Lifestyle / Komunitas
Senin, 30 Maret 2026 | 15:07 WIB
Kapal Pertamina Pride tertahan di Selat Hormuz (Pertamina.com)
Baca 10 detik
  • Kapal tanker Pertamina belum bisa melintas Selat Hormuz walau Iran memberi sinyal positif per 28 Maret 2026.
  • Iran mengizinkan beberapa negara seperti Pakistan, India, dan China melintas, namun melarang AS dan Israel.
  • Selat Hormuz sangat krusial karena mengalirkan sekitar 20 persen pasokan minyak dunia, memengaruhi distribusi energi global.

Suara.com - Status kapal tanker milik Pertamina di Selat Hormuz masih menjadi sorotan. Setelah sempat tertahan akibat ketegangan geopolitik di kawasan, Indonesia kini mendapat sinyal positif dari Iran.

Pemerintah Iran disebut telah memberikan pertimbangan terkait jaminan keamanan bagi kapal tanker Indonesia. Namun hingga update per 28 Maret 2026, kapal Pertamina belum bisa melintas karena masih menunggu kesiapan teknis.

Kesiapan tersebut meliputi perlindungan asuransi hingga kesiapan kru kapal. Artinya, meski secara diplomatik peluang sudah terbuka, secara operasional masih perlu dipastikan sebelum pelayaran dilakukan.

Bagi Indonesia, kondisi ini cukup krusial. Selat Hormuz merupakan jalur utama distribusi energi global, dengan sekitar 20 persen pasokan minyak dunia melewati kawasan tersebut.

Jika kapal tanker Pertamina belum bisa melintas, maka berpotensi mengganggu distribusi energi. Meski begitu, pemerintah dan Pertamina memastikan stok energi nasional tetap dalam kondisi aman.

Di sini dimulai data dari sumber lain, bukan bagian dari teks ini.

## src/rtl/stream_deserializer.sv

```systemverilog
// Serial-to-parallel converter: assembles WIDTH-bit words from a gated bit stream
// and queues them in a DEPTH-entry FIFO with a valid/ready output and sticky overrun.
module stream_deserializer #(
  parameter int unsigned WIDTH     = 8,
  parameter int unsigned DEPTH     = 4,
  parameter bit          MSB_FIRST = 1'b1
) (
  input  logic                       clk,
  input  logic                       rst,
  input  logic                       shift_enable,
  input  logic                       serial_in,
  input  logic                       clear,
  output logic [WIDTH-1:0]           out_data,
  output logic                       out_valid,
  input  logic                       out_ready,
  output logic [$clog2(DEPTH+1)-1:0] level,
  output logic [$clog2(WIDTH)-1:0]   bit_count,
  output logic                       overrun
);

  localparam int unsigned CW = $clog2(WIDTH);
  localparam int unsigned LW = $clog2(DEPTH + 1);
  localparam int unsigned AW = $clog2(DEPTH);

  localparam logic [CW-1:0] LAST_BIT   = CW'(WIDTH - 1);
  localparam logic [LW-1:0] FULL_LEVEL = LW'(DEPTH);

  logic [WIDTH-1:0] sr;
  logic [WIDTH-1:0] sr_next;
  logic [WIDTH-1:0] mem [DEPTH];
  logic [AW:0]      wr_ptr;
  logic [AW:0]      rd_ptr;
  logic             word_done;
  logic             pop;
  logic             push;
  logic             full;

  always_comb begin
    sr_next = sr;
    if (MSB_FIRST) sr_next = {sr[WIDTH-2:0], serial_in};
    else           sr_next = {serial_in, sr[WIDTH-1:1]};
  end

  // Pointers carry one extra wrap bit, so their difference is the fill level.
  assign level     = wr_ptr - rd_ptr;
  assign out_valid = (wr_ptr != rd_ptr);
  assign full      = (level == FULL_LEVEL);
  assign out_data  = out_valid ? mem[rd_ptr[AW-1:0]] : '0;

  assign word_done = shift_enable && !clear && (bit_count == LAST_BIT);
  assign pop       = out_valid && out_ready;
  assign push      = word_done && (!full || pop);

  always_ff @(posedge clk or posedge rst) begin
    if (rst) begin
      sr        <= '0;
      bit_count <= '0;
      wr_ptr    <= '0;
      rd_ptr    <= '0;
      overrun   <= 1'b0;
    end else begin
      if (clear) begin
        sr        <= '0;
        bit_count <= '0;
      end else if (shift_enable) begin
        sr        <= sr_next;
        bit_count <= (bit_count == LAST_BIT) ? '0 : bit_count + 1'b1;
      end

      if (push) wr_ptr <= wr_ptr + 1'b1;
      if (pop)  rd_ptr <= rd_ptr + 1'b1;

      if (clear)                  overrun <= 1'b0;
      else if (word_done && !push) overrun <= 1'b1;
    end
  end

  // NOTE: FIFO storage has no reset; the pointers alone define which entries are valid.
  always_ff @(posedge clk) begin
    if (push) mem[wr_ptr[AW-1:0]] <= sr_next;
  end

endmodule

```

## config.mk

```make
export PLATFORM = sky130hd
export DESIGN_NAME = stream_deserializer
export DESIGN_NICKNAME = d
export VERILOG_FILES = /design/src/rtl/stream_deserializer.sv
export SDC_FILE = /design/constraint.sdc
export NUM_CORES = 1
export LEC_CHECK = 0
export ABC_AREA = 1
export CAP_MARGIN = 0
export CORE_MARGIN = 8
export CORE_UTILIZATION = 34
export DETAILED_ROUTE_END_ITERATION = 10
export DONT_BUFFER_PORTS = 1
export GPL_TIMING_DRIVEN = 0
export HOLD_SLACK_MARGIN = 0.1
export PLACE_DENSITY = 0.45
export SYNTH_ARGS = -nofsm -noshare
export SYNTH_HDL_FRONTEND = slang
export SYNTH_SLANG_ARGS = --single-unit
```

## constraint.sdc

```tcl
create_clock -name clk -period 3.9 [get_ports clk]
set_clock_uncertainty 0.2 [all_clocks]
set_input_delay 0.78 -clock clk [delete_from_list [all_inputs] [get_ports clk]]
set_output_delay 0.78 -clock clk [all_outputs]
set_load 0.005 [all_outputs]
```

==> flow_summary_export.csv <==
group,metric,value,unit
worst_setup_path,crit_path_max_fanout,10,
layout,num-fill-cells,611,
logic_synthesis,ys_seq_elements,49,
cts,cts_setup_buffers,0,
layout,antenna_cells,0,
die,core-area,6280,um^2
logic_synthesis,netlist_area,2190,um^2
route,wl_per_cell,15.2,um
logic_synthesis,postSynthAreaPerCell,10.9,um^2
worst_setup_path,crit_chain,"buf_2, inv_2, ha_1, nand2_1, inv_1, nand3_4, inv_1, a21oi_1",
logic_synthesis,synth_nets,217,
timing,rsz0062_at_grt,"no",
layout,fin_nets,224,
timing,tightest_slew,0.895,ns
timing,finalHoldViolCount,0,
logic_synthesis,ys_warn_count,0,
grt,grt.overflow.total,0,
route,wl,4.34,mm
grt,grt_usage,0.103,
worst_setup_path,setup.worst_path.start,"rd_ptr[1]",
outcome,status,"complete, no violations",
route,viasPerCell,4.77,
route,drt_iter0_drc,57,
worst_setup_path,crit_top_cell,"inv_1",
grt,antenna_found_initial,0,
cts,cts.repair.resized,0,
timing,whs,0.255,ns
cts,cts.sinks,49,
layout,syn2layout_area_growth,8.41,%
pwr,p_total,1.32,mW
cts,cts_tree,"done",
cts,root_buffer,"clkbuf_8",
worst_setup_path,crit_buf_inv,4,
timing,fin_crit,3.05,ns
die,die_h,96.2,um
placement,gp_congestion,0.783,
logic_synthesis,synth_largest_area_cell,"edfxtp_1",
placement,hpwl,3.13,mm
timing,slew_violations,0,
route,drt_pre_antenna_iters,4,
logic_synthesis,syn_inst,201,
timing,setup_tns,0,ns
die,die_area,9260,um^2
worst_setup_path,critical_path.max_stage_delay,0.42,ns
worst_setup_path,cpMaxStageDelayCell,"dfrtp_1",
route,vias,1365,
logic_synthesis,synth_area_leaders,"edfxtp_1 (44%), dfrtp_1 (19%), nor2_1 (6.5%)",
cts,clock_latency,0.30,ns
logic_synthesis,synth.distinct_cells,21,
logic_synthesis,synth_seq_area_share,0.634,
pwr,p_per_area,555,nW/um^2
worst_setup_path,critPathCaptureType,"output port",
timing,fin_crit_sh,0.782,
worst_setup_path,crit_type,"reg2out",
route,postRouteAntennaNets,0,
flow_run,maxCapViolations,0,
timing,setup_viol,0,
die,std_cell_rows,29,
placement,numPortBuffers,0,
logic_synthesis,synth.top_cell.area_share,0.439,
worst_setup_path,worstPathArrival,2.07,ns
worst_setup_path,reg2reg_from,"rd_ptr[1]",
pwr,p_leak,0.953,nW
logic_synthesis,synth-main-ff-cell,"edfxtp_1",
grt,grt_max_degree,18,
pwr,peakVddDrop,0.000159,V
cts,h-tree-depth,2,
logic_synthesis,synth_commonest_cells,"nor2_1 (38), edfxtp_1 (32), inv_1 (29)",
die,start_util,0.349,
worst_setup_path,cp.required,2.92,ns
logic_synthesis,yosysMostFrequentCell,"nor2_1",
logic_synthesis,async_reset_ff_frac,0.347,
cts,postCtsHoldBufs,0,
route,drc,0,
die,io_pins,22,
die,die_w,96.2,um
layout,drive_gt1_frac,0.0909,
min_path,hp-class,"in2async",
timing,slew_headroom,0.401,
cts,numCtsBuffers,5,
grt,grt_pass1_wl,7.19,mm
worst_setup_path,cp-start-kind,"flip-flop",
worst_setup_path,critPathTopFamily,"buffers and inverters",
grt,grt_pass1_vias,1357,
timing,fmax,0.328,GHz
cts,clk_pin_slew,0.09,ns
cts,clk_path_buf_depth,2,
logic_synthesis,synth_edf_count,32,
==> config.mk <==
export PLATFORM = sky130hd
export DESIGN_NAME = fetch_sequencer
export DESIGN_NICKNAME = d
export VERILOG_FILES = /design/src/rtl/y86_pkg.sv /design/src/rtl/inst_length_lut.sv /design/src/rtl/fetch_sequencer.sv
export SDC_FILE = /design/constraint.sdc
export NUM_CORES = 1
export LEC_CHECK = 0
export BUFFER_PORTS_ARGS = -buffer_cell sky130_fd_sc_hd__buf_2
export CORE_MARGIN = 2
export CORE_UTILIZATION = 58
export CTS_CLUSTER_DIAMETER = 150
export DETAILED_ROUTE_END_ITERATION = 8
export GPL_TIMING_DRIVEN = 1
export HOLD_SLACK_MARGIN = 0.05
export PLACE_DENSITY_LB_ADDON = 0.12
export RECOVER_POWER = 100
export SLEW_MARGIN = 30
export SYNTH_ARGS = -nofsm -noshare
export SYNTH_HDL_FRONTEND = slang
export SYNTH_SLANG_ARGS = --single-unit
==> constraint.sdc <==
create_clock -name clk -period 19.9 [get_ports clk]
set_input_delay 1.99 -clock clk [delete_from_list [all_inputs] [get_ports clk]]
set_output_delay 1.99 -clock clk [all_outputs]
set_load 0.1 [all_outputs]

Situasi ini juga mengungkap fakta penting bahwa Iran tidak sepenuhnya menutup Selat Hormuz. Akses tetap dibuka, namun hanya untuk negara-negara tertentu yang dinilai tidak berseberangan secara politik.

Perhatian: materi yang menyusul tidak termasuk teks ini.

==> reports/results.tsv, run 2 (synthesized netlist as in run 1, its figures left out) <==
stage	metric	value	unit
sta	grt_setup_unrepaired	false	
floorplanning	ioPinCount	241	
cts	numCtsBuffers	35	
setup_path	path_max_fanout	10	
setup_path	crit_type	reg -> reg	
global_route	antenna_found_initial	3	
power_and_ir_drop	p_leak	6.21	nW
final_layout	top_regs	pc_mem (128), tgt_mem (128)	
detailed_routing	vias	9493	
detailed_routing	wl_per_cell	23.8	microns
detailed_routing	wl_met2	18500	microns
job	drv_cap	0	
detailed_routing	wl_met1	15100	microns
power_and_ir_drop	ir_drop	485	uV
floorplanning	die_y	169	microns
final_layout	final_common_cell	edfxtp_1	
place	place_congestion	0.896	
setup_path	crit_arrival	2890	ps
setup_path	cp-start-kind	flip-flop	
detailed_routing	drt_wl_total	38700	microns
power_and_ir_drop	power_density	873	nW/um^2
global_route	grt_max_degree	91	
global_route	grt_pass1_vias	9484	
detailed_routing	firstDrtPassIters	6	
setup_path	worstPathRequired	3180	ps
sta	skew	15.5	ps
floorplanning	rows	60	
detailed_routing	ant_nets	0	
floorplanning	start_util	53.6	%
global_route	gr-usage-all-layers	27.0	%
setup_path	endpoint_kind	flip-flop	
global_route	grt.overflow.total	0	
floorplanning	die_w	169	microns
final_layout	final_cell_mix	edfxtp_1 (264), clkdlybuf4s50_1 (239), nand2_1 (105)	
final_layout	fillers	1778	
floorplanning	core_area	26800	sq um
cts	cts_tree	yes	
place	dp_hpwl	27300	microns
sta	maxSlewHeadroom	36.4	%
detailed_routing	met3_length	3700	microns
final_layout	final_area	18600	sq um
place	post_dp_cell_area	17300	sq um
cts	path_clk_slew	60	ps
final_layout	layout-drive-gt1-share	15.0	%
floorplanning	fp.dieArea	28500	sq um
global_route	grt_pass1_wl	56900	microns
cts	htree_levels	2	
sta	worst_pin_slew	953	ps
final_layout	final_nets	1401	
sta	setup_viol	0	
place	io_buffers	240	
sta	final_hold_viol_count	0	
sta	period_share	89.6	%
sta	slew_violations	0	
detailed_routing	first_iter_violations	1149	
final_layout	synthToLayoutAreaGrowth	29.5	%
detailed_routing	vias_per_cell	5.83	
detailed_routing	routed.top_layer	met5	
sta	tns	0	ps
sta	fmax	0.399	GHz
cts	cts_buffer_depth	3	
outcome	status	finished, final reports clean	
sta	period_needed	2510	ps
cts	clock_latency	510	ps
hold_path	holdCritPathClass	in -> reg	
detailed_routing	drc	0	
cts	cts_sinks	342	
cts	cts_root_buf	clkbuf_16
$ cat config.mk
export PLATFORM = sky130hd
export DESIGN_NAME = ps2_mouse_packet_rx
export DESIGN_NICKNAME = d
export VERILOG_FILES = /design/src/rtl/ps2_pkg.sv /design/src/rtl/ps2_line_filter.sv /design/src/rtl/ps2_mouse_packet_rx.sv
export SDC_FILE = /design/constraint.sdc
export NUM_CORES = 1
export LEC_CHECK = 0
export ABC_AREA = 1
export CORE_MARGIN = 2
export CORE_UTILIZATION = 56
export DETAILED_ROUTE_END_ITERATION = 16
export PLACE_DENSITY = 0.86
export SLEW_MARGIN = 20
export SYNTH_ARGS = -nofsm -noshare
export SYNTH_HDL_FRONTEND = slang
export SYNTH_SLANG_ARGS = --single-unit
$ cat constraint.sdc
create_clock -name clock_100Mhz -period 4.25 [get_ports clock_100Mhz]
set_clock_uncertainty 0.2 [all_clocks]
set_input_delay 0.6375 -clock clock_100Mhz [delete_from_list [all_inputs] [get_ports clock_100Mhz]]
set_output_delay 0.6375 -clock clock_100Mhz [all_outputs]
set_load 0.02 [all_outputs]
$ cat src/rtl/ps2_pkg.sv
// Shared definitions for the PS/2 mouse receive path: frame FSM states,
// frame/packet geometry, header bit positions and the parity check helper.
package ps2_pkg;

  typedef enum logic [1:0] {
    ST_IDLE   = 2'd0,
    ST_DATA   = 2'd1,
    ST_PARITY = 2'd2,
    ST_STOP   = 2'd3
  } frame_state_t;

  localparam int PS2_FRAME_BITS = 11;
  localparam int PS2_DATA_BITS  = PS2_FRAME_BITS - 3;
  localparam int PKT_BYTES      = 3;

  // Header (byte 0) bit positions
  localparam int BTN_L = 0;
  localparam int BTN_R = 1;
  localparam int BTN_M = 2;
  localparam int SYNC  = 3;
  localparam int XS    = 4;
  localparam int YS    = 5;
  localparam int XO    = 6;
  localparam int YO    = 7;

  // True when data byte plus parity bit carry an odd number of ones
  function automatic logic odd_parity_ok(input logic [7:0] data_byte, input logic par_bit);
    return ^{data_byte, par_bit};
  endfunction

endpackage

Lantas, negara mana saja yang diizinkan melintas?

Daftar Negara yang Diizinkan Iran Lewat Selat Hormuz

Berikut daftar terbaru status negara terkait izin melintas di Selat Hormuz per 28 Maret 2026:

1. Indonesia – Menunggu Kesiapan Teknis
Indonesia sudah mendapat pertimbangan positif dari Iran terkait keamanan. Namun kapal tanker Pertamina masih menunggu kesiapan teknis seperti asuransi dan kru sebelum bisa melintas.

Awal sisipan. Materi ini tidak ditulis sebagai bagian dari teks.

==> src/rtl/nibble_serial_adder_ctrl_pkg.sv <==
`default_nettype none
// ============================================================================
// Package     : adder_pkg
// Description : Shared types and constants for the nibble-serial adder
//               controller: FSM state encoding, nibble width and the
//               nibble-index width helper.
// Revision    : 1.0 - initial release
// ============================================================================
package adder_pkg;

  localparam int NIBBLE = 4;

  typedef enum logic [1:0] {
    IDLE = 2'd0,
    RUN  = 2'd1,
    DONE = 2'd2
  } state_t;

  // Width of the nibble index counter. A single-nibble operand still needs
  // a one-bit counter so the signal never collapses to zero width.
  function automatic int idx_width(input int n);
    if (n <= 1) return 1;
    return $clog2(n);
  endfunction

endpackage
`default_nettype wire

==> src/rtl/nibble_adder.sv <==
`default_nettype none
// ============================================================================
// Module      : nibble_adder
// Description : Combinational 4-bit ripple-carry adder slice.
// Ports       : a[3:0], b[3:0], cin  - addends and carry-in
//               s[3:0], cout         - sum and carry-out
// Revision    : 1.0 - initial release
// ============================================================================
module nibble_adder
  import adder_pkg::*;
(
  input  logic [NIBBLE-1:0] a,
  input  logic [NIBBLE-1:0] b,
  input  logic              cin,
  output logic [NIBBLE-1:0] s,
  output logic              cout
);

  logic [NIBBLE:0] w_carry;

  assign w_carry[0] = cin;

  for (genvar i = 0; i < NIBBLE; i++) begin : g_bit
    assign s[i]         = a[i] ^ b[i] ^ w_carry[i];
    assign w_carry[i+1] = (a[i] & b[i]) | (w_carry[i] & (a[i] ^ b[i]));
  end

  assign cout = w_carry[NIBBLE];

endmodule
`default_nettype wire

==> src/rtl/nibble_serial_adder_ctrl.sv <==
`default_nettype none
// ============================================================================
// Module      : nibble_serial_adder_ctrl
// Description : Performs WIDTH-bit additions on one shared 4-bit adder slice,
//               one nibble per clock, least-significant nibble first.
// Ports       : clk, rst_n (sync, active-low)
//               req_valid/req_ready, a, b, cin   - operand request
//               rsp_valid/rsp_ready, sum         - result response
//               sub                              - subtract select (SUB_EN)
// Options     : SUB_EN - adds the sub port; sub=1 computes a - b.
// Revision    : 1.0 - initial release
// ============================================================================
module nibble_serial_adder_ctrl
  import adder_pkg::*;
#(
  parameter int WIDTH = 16
) (
  input  logic             clk,
  input  logic             rst_n,
`ifdef SUB_EN
  input  logic             sub,
`endif
  input  logic             req_valid,
  output logic             req_ready,
  input  logic [WIDTH-1:0] a,
  input  logic [WIDTH-1:0] b,
  input  logic             cin,
  output logic             rsp_valid,
  input  logic             rsp_ready,
  output logic [WIDTH:0]   sum
);

  localparam int N     = WIDTH / NIBBLE;
  localparam int IDX_W = idx_width(N);
  localparam logic [IDX_W-1:0] LAST_IDX = IDX_W'(N - 1);

  if (((WIDTH % NIBBLE) != 0) || (WIDTH < NIBBLE)) begin : g_width_check
    $error("nibble_serial_adder_ctrl: WIDTH must be a multiple of 4 and >= 4");
  end

  state_t             state_q, state_d;
  logic [WIDTH-1:0]   a_q, a_d;
  logic [WIDTH-1:0]   b_q, b_d;
  logic               carry_q, carry_d;
  logic [IDX_W-1:0]   nib_idx_q, nib_idx_d;
  logic [WIDTH:0]     sum_q, sum_d;

  logic [NIBBLE-1:0]  nib_a, nib_b, nib_s;
  logic               nib_cout;
  logic [WIDTH-1:0]   b_in;
  logic               cin_in;

  // Subtraction is a + ~b + 1, so it only changes what gets captured.
`ifdef SUB_EN
  assign b_in   = sub ? ~b : b;
  assign cin_in = sub | cin;
`else
  assign b_in   = b;
  assign cin_in = cin;
`endif

  // Select the operand nibbles addressed by the current index.
  always_comb begin
    nib_a = '0;
    nib_b = '0;
    for (int k = 0; k < N; k++) begin
      if (nib_idx_q == IDX_W'(k)) begin
        nib_a = a_q[k*NIBBLE +: NIBBLE];
        nib_b = b_q[k*NIBBLE +: NIBBLE];
      end
    end
  end

  nibble_adder u_nibble_adder (
    .a    (nib_a),
    .b    (nib_b),
    .cin  (carry_q),
    .s    (nib_s),
    .cout (nib_cout)
  );

  always_comb begin
    state_d   = state_q;
    a_d       = a_q;
    b_d       = b_q;
    carry_d   = carry_q;
    nib_idx_d = nib_idx_q;
    sum_d     = sum_q;
    req_ready = 1'b0;
    rsp_valid = 1'b0;

    case (state_q)
      IDLE: begin
        req_ready = 1'b1;
        if (req_valid) begin
          a_d       = a;
          b_d       = b_in;
          carry_d   = cin_in;
          nib_idx_d = '0;
          sum_d     = '0;
          state_d   = RUN;
        end
      end

      RUN: begin
        for (int k = 0; k < N; k++) begin
          if (nib_idx_q == IDX_W'(k)) begin
            sum_d[k*NIBBLE +: NIBBLE] = nib_s;
          end
        end
        carry_d   = nib_cout;
        nib_idx_d = nib_idx_q + IDX_W'(1);
        if (nib_idx_q == LAST_IDX) begin
          sum_d[WIDTH] = nib_cout;
          nib_idx_d    = '0;
          state_d      = DONE;
        end
      end

      DONE: begin
        rsp_valid = 1'b1;
        if (rsp_ready) begin
          state_d = IDLE;
        end
      end

      default: begin
        state_d = IDLE;
      end
    endcase
  end

  always_ff @(posedge clk) begin
    if (!rst_n) begin
      state_q   <= IDLE;
      a_q       <= '0;
      b_q       <= '0;
      carry_q   <= 1'b0;
      nib_idx_q <= '0;
      sum_q     <= '0;
    end else begin
      state_q   <= state_d;
      a_q       <= a_d;
      b_q       <= b_d;
      carry_q   <= carry_d;
      nib_idx_q <= nib_idx_d;
      sum_q     <= sum_d;
    end
  end

  assign sum = sum_q;

endmodule
`default_nettype wire
<file path="config.mk">
export PLATFORM = sky130hd
export DESIGN_NAME = ysyx_24090003_ifu
export DESIGN_NICKNAME = d
export VERILOG_FILES = /design/src/rtl/ysyx_24090003_pkg.sv /design/src/rtl/ysyx_24090003_ifu.sv
export SDC_FILE = /design/constraint.sdc
export NUM_CORES = 1
export LEC_CHECK = 0
export CAP_MARGIN = 20
export CORE_MARGIN = 1
export CORE_UTILIZATION = 56
export CTS_CLUSTER_DIAMETER = 80
export DETAILED_ROUTE_END_ITERATION = 10
export DONT_BUFFER_PORTS = 1
export PLACE_DENSITY = 0.74
export SETUP_SLACK_MARGIN = 0.4
export SYNTH_ARGS = -nofsm -noshare
export SYNTH_HDL_FRONTEND = slang
export SYNTH_SLANG_ARGS = --single-unit
</file>
<file path="constraint.sdc">
create_clock -name clk -period 1.65 [get_ports clk]
set_clock_uncertainty 0.15 [all_clocks]
set_input_delay 0.495 -clock clk [delete_from_list [all_inputs] [get_ports clk]]
set_output_delay 0.495 -clock clk [all_outputs]
set_load 0.01 [all_outputs]
</file>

Baca Juga: Malaysia Bela Palestina dan Iran, Tangkap 8 Warga Israel yang Nyasar karena AI

2. Pakistan – Diizinkan
Kapal tanker jenis Aframax bernama Karachi dilaporkan berhasil keluar dari wilayah Teluk melalui rute yang telah ditentukan.

3. India – Diizinkan
Dua kapal tanker gas minyak cair (LPG) India berhasil melanjutkan perjalanan setelah adanya komunikasi antarnegara.

4. China – Diizinkan
China mendapatkan jaminan keamanan dari Teheran. Meski begitu, dua kapal sempat menunda keberangkatan pada 28 Maret 2026 karena alasan operasional.

5. Turki – Diizinkan
Armada tanker Turki memperoleh persetujuan langsung dari otoritas Iran untuk melintas di perairan tersebut.

6. Malaysia – Diizinkan
Malaysia saat ini tengah memproses pemulangan armada kapal tanker beserta pekerjanya agar dapat kembali beroperasi normal.

7. Spanyol – Diizinkan
Spanyol menjadi satu-satunya negara Eropa yang mendapat izin, karena dinilai mematuhi hukum internasional dan tidak berafiliasi dengan pihak yang bermusuhan dengan Iran.